The Alaska Constitution established the Alaska Judicial Council to serve an essential role in building and maintaining fair and impartial courts throughout Alaska. Our Alaska Constitution commands that appointments to the Council by the governor and the bar association “shall be made with due consideration to area representation and without regard to political affiliation.” Sadly, the governor has taken the unprecedented step of nominating a third public member from Southcentral Alaska and failed to appoint a public member “with due consideration to area representation.” If confirmed, Kristie Babcock from the Kenai would join Dave Parker from the Mat-Su and Lynne Gallant from Anchorage as the third public member of the Council from Southcentral. Now, the Legislature must decide whether to follow our constitution and decline to confirm the governor’s unfortunate nomination.

The Alaska Federation of Natives was the first statewide organization to raise concerns with the nomination of Ms. Babcock to the Judicial Council. By nominating a public member from the urban, primarily non-Native area of the state instead of someone from the rural, primarily Alaska Native area of the state, AFN stated that the “consequences of failing to provide “area representation” could be devastating.” Since receiving the letter from AFN, numerous other groups and individuals have voiced concern with the governor’s unfortunate decision to nominate another person from Southcentral — four people from that region already serve on the seven-member council. The constitution calls on the governor to consider the existing membership on the Judicial Council when making a new nomination, but the governor failed to do so.

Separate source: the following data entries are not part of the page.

`config.mk`:
```
export PLATFORM = sky130hd
export DESIGN_NAME = acc_adc_control
export DESIGN_NICKNAME = d
export VERILOG_FILES = /design/src/acc_pkg.sv /design/src/acc_adc_control.sv
export VERILOG_INCLUDE_DIRS = /design/src
export SDC_FILE = /design/constraint.sdc
export NUM_CORES = 1
export LEC_CHECK = 0
export ABC_AREA = 1
export BUFFER_PORTS_ARGS = -buffer_cell sky130_fd_sc_hd__buf_2
export CAP_MARGIN = 5
export CORE_MARGIN = 2
export CORE_UTILIZATION = 50
export CTS_CLUSTER_SIZE = 40
export DETAILED_ROUTE_END_ITERATION = 10
export PLACE_DENSITY = 0.72
export SLEW_MARGIN = 20
export SYNTH_ARGS = -nofsm -noshare
export SYNTH_HDL_FRONTEND = slang
export SYNTH_SLANG_ARGS = --single-unit
```
`constraint.sdc`:
```
create_clock -name clock -period 2.3 [get_ports clock]
set_clock_uncertainty 0.05 [all_clocks]
set_input_delay 0.46 -clock clock [delete_from_list [all_inputs] [get_ports clock]]
set_output_delay 0.46 -clock clock [all_outputs]
set_load 0.005 [all_outputs]
```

Our state constitution establishes seven seats on the Judicial Council: three public members, nominated by the governor and confirmed by the Legislature; three attorney members, appointed by the state bar association; and the Chief Justice of the Alaska Supreme Court. Since statehood, all prior governors have spread the three public members of the Council among all regions of Alaska. For geographic distribution, we look at three regions of Alaska: Southeast Alaska, which comprises the First Judicial District; Southcentral Alaska, which comprises the most populous Third Judicial District, and Northern and Western Alaska, which comprises the Second and Fourth Judicial Districts.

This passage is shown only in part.